EDR Telemetry Pull Request

Contribution Details

Adding a new PR that provides evidence for the addition of 4 new data sources the Elastic Defend for Linux:

  • DNS Query
  • Driver Load
  • Process Access
  • Process Tampering

Telemetry Validation

Documentation or Evidence:

  • Official documentation (link: )
  • Screenshots attached
  • Sanitized logs provided
  • Private documentation (will share confidentially)

Type of Contribution

  • Adding telemetry information for an existing EDR product
  • Adding a new EDR product that meets eligibility criteria
  • Proposing new event categories/sub-categories
  • Documentation improvement
  • Tool enhancement

Validation Details

EDR Product Information

DNS Query

Since 9.3.0, Elastic Defend adds the option to enable DNS lookups & results. By enabling the toggle in the Elastic Defend setting:

image

There are two new event categories available: lookup_requested and lookup_result.

For the lookup_requested data source, the following information is available:

{94E31012-7145-4107-8128-5B386AE566AC}

For the lookup_result data source, the following information is available:

{EE609354-CCE0-4287-BCB4-34AE50919E22}

Driver Load

Since 9.1.4, Elastic Defend captures init_module()/finit_module() LKM (driver) loading. This is available via a process event, with the load_module event.action:

{F7775BEE-7CD7-4511-BE1B-A05FAABB525C}

The screenshot above showcases several fileless loading techniques via memfd_create(), although not relevant for the data source here.

Ptrace

Since 9.1.4, Elastic Defend captures the ptrace() syscall for process access and tampering.

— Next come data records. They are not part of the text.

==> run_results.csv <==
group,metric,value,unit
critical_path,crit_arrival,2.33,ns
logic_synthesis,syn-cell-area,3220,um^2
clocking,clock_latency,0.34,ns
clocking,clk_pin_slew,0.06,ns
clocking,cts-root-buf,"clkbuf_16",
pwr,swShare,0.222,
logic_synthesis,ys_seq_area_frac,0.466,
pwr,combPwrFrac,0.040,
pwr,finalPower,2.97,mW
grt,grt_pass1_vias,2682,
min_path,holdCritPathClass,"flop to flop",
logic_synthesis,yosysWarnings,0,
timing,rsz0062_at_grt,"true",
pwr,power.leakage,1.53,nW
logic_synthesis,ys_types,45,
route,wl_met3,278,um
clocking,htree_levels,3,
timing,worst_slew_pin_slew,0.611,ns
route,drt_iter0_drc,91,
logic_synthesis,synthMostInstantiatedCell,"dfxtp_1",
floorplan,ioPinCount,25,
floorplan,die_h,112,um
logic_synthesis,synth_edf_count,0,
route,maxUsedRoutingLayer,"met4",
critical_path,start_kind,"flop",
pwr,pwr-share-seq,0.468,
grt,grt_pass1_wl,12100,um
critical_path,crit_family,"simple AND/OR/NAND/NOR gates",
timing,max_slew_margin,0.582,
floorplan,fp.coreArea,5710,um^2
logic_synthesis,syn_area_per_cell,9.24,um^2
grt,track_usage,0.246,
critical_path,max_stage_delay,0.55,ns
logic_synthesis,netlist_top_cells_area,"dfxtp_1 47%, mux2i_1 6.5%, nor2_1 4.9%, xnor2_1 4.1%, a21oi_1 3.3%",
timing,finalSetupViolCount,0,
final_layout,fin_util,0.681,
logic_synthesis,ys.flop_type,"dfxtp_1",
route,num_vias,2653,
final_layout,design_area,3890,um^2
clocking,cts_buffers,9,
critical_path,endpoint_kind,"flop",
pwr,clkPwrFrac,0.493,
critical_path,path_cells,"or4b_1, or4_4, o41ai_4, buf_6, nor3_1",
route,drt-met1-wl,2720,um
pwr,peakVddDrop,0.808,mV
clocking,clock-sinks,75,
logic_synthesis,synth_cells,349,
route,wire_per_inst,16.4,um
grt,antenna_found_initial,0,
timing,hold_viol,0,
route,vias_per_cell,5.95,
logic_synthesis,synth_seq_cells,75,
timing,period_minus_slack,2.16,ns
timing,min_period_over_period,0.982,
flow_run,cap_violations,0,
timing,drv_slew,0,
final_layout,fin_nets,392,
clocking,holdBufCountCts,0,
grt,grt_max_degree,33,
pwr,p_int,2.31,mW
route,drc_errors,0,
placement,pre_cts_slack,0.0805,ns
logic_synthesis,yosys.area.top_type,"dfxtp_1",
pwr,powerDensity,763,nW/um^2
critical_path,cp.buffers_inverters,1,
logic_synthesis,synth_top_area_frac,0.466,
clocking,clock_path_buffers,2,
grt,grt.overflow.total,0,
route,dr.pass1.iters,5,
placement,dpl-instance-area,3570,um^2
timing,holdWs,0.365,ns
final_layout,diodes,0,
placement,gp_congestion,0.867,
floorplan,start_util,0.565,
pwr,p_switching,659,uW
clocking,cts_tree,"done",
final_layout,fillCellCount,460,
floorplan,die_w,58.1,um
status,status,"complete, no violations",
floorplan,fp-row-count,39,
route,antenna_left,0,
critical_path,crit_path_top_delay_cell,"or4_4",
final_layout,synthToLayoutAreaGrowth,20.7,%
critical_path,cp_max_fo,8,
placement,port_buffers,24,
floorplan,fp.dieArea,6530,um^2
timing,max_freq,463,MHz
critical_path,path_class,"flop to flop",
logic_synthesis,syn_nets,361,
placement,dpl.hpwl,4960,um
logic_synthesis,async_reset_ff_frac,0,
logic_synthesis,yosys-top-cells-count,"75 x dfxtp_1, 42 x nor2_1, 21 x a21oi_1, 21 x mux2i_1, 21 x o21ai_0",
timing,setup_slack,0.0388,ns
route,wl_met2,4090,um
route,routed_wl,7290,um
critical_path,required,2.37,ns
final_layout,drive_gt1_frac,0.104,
### src/rtl/stream_mux_n.sv
// N-channel valid/ready packet multiplexer with fixed or round-robin arbitration.
// A channel stays granted until its last beat is accepted; the output beat is registered.
module stream_mux_n #(
  parameter int CHANNELS = 4,
  parameter int DATA_W   = 8,
  parameter int SEL_W    = $clog2(CHANNELS)
) (
  input  logic                       clk,
  input  logic                       rst_n,
  input  logic [SEL_W-1:0]           sel,
  input  logic                       mode,
  input  logic [CHANNELS*DATA_W-1:0] in_data,
  input  logic [CHANNELS-1:0]        in_valid,
  input  logic [CHANNELS-1:0]        in_last,
  output logic [CHANNELS-1:0]        in_ready,
  output logic [DATA_W-1:0]          out_data,
  output logic                       out_valid,
  output logic                       out_last,
  input  logic                       out_ready,
  output logic [SEL_W-1:0]           out_chan,
  output logic                       busy
);

  localparam int PAD = 1 << SEL_W;

  typedef enum logic {
    IDLE   = 1'b0,
    LOCKED = 1'b1
  } state_t;

  state_t             state_q, state_d;
  logic [SEL_W-1:0]   grant_q, grant_d;
  logic [SEL_W-1:0]   rr_ptr_q, rr_ptr_d;
  logic [DATA_W-1:0]  out_data_q, out_data_d;
  logic               out_last_q, out_last_d;
  logic               out_valid_q, out_valid_d;
  logic [SEL_W-1:0]   out_chan_q, out_chan_d;

  logic [PAD-1:0]     valid_pad;
  logic [PAD-1:0]     last_pad;
  logic [DATA_W-1:0]  data_arr [PAD];
  logic               load_en;
  logic               sel_ok;
  logic               rr_found;
  logic [SEL_W-1:0]   rr_pick;

  // Widen per-channel vectors to the full index range so any SEL_W index is in bounds.
  assign valid_pad = PAD'(in_valid);
  assign last_pad  = PAD'(in_last);

  for (genvar k = 0; k < PAD; k++) begin : g_pad
    if (k < CHANNELS) begin : g_real
      assign data_arr[k] = in_data[k*DATA_W +: DATA_W];
    end else begin : g_fill
      assign data_arr[k] = '0;
    end
  end

  assign load_en = !out_valid_q || out_ready;
  assign sel_ok  = (int'(sel) < CHANNELS);

  // First valid channel after the last served one, wrapping around.
  always_comb begin
    rr_found = 1'b0;
    rr_pick  = '0;
    for (int i = 1; i <= CHANNELS; i++) begin
      if (!rr_found && valid_pad[(int'(rr_ptr_q) + i) % CHANNELS]) begin
        rr_found = 1'b1;
        rr_pick  = SEL_W'((int'(rr_ptr_q) + i) % CHANNELS);
      end
    end
  end

  always_comb begin
    state_d     = state_q;
    grant_d     = grant_q;
    rr_ptr_d    = rr_ptr_q;
    out_data_d  = out_data_q;
    out_last_d  = out_last_q;
    out_valid_d = out_valid_q;
    out_chan_d  = out_chan_q;
    in_ready    = '0;

    case (state_q)
      IDLE: begin
        if (load_en) begin
          out_valid_d = 1'b0;
        end
        if (!mode) begin
          if (sel_ok && valid_pad[sel]) begin
            grant_d = sel;
            state_d = LOCKED;
          end
        end else if (rr_found) begin
          grant_d = rr_pick;
          state_d = LOCKED;
        end
      end

      LOCKED: begin
        in_ready = CHANNELS'(load_en) << grant_q;
        if (load_en) begin
          if (valid_pad[grant_q]) begin
            out_data_d  = data_arr[grant_q];
            out_last_d  = last_pad[grant_q];
            out_chan_d  = grant_q;
            out_valid_d = 1'b1;
            // Leaving on the last beat gives exactly one IDLE cycle before the next grant.
            if (last_pad[grant_q]) begin
              rr_ptr_d = grant_q;
              state_d  = IDLE;
            end
          end else begin
            out_valid_d = 1'b0;
          end
        end
      end

      default: state_d = IDLE;
    endcase
  end

  always_ff @(posedge clk or negedge rst_n) begin
    if (!rst_n) begin
      state_q     <= IDLE;
      grant_q     <= '0;
      rr_ptr_q    <= SEL_W'(CHANNELS - 1);
      out_data_q  <= '0;
      out_last_q  <= 1'b0;
      out_valid_q <= 1'b0;
      out_chan_q  <= '0;
    end else begin
      state_q     <= state_d;
      grant_q     <= grant_d;
      rr_ptr_q    <= rr_ptr_d;
      out_data_q  <= out_data_d;
      out_last_q  <= out_last_d;
      out_valid_q <= out_valid_d;
      out_chan_q  <= out_chan_d;
    end
  end

  assign out_data  = out_data_q;
  assign out_last  = out_last_q;
  assign out_valid = out_valid_q;
  assign out_chan  = out_chan_q;
  assign busy      = (state_q == LOCKED);

endmodule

The relevant fields are available here:

image

The key field is:

  • process.Ext.ptrace.request

This field contains the raw Linux ptrace request value. The ptrace() syscall uses this request argument to define the operation being performed, commonly represented as ptrace(PTRACE_<operation>, pid, addr, data). The Linux man page documents these operations and separates read/inspect-style requests, such as PTRACE_PEEK* and PTRACE_GETREGS, from write/modify-style requests, such as PTRACE_POKE* and PTRACE_SETREGS: https://man7.org/linux/man-pages/man2/ptrace.2.html

Observed request values:

Number ptrace operation Classification
3 PTRACE_PEEKUSR / PTRACE_PEEKUSER Process Access
12 PTRACE_GETREGS Process Access
16 PTRACE_ATTACH Process Access
16896 / 0x4200 PTRACE_SETOPTIONS Process Access / tracing setup
5 PTRACE_POKEDATA Process Tampering
13 PTRACE_SETREGS Process Tampering
17 PTRACE_DETACH Cleanup / detach

Relevant fields exposed by Elastic Defend:

  • process.executable
  • process.command_line
  • event.action
  • process.Ext.ptrace.child_pid
  • process.Ext.ptrace.request
  • process.Ext.ptrace.addr
  • process.Ext.ptrace.data

Process Access

The screenshot shows /usr/bin/gdb generating ptrace events with request values such as 16, 12, 3, and 16896, mapping to attach/read/inspect behavior.

Example:

process.executable: /usr/bin/gdb
event.action: ptrace
process.command_line: gdb
process.Ext.ptrace.child_pid: 1
process.Ext.ptrace.request: 16
process.Ext.ptrace.addr: 0
process.Ext.ptrace.data: 0

Process Tampering

The screenshot also shows /home/ruben_groenewoud/Infector/infect generating ptrace request value 5 (PTRACE_POKEDATA) and request value 13 (PTRACE_SETREGS), mapping to memory write and register modification behavior.

Example:

process.executable: /home/ruben_groenewoud/Infector/infect
event.action: ptrace
process.command_line: ./infect 58218
process.Ext.ptrace.child_pid: 58218
process.Ext.ptrace.request: 5
process.Ext.ptrace.addr: 96446014459928
process.Ext.ptrace.data: 12708687932510789632

This confirms that Elastic Defend exposes enough ptrace telemetry to distinguish process access from process tampering using process.Ext.ptrace.request, while also exposing the source process, target PID, address, and data arguments.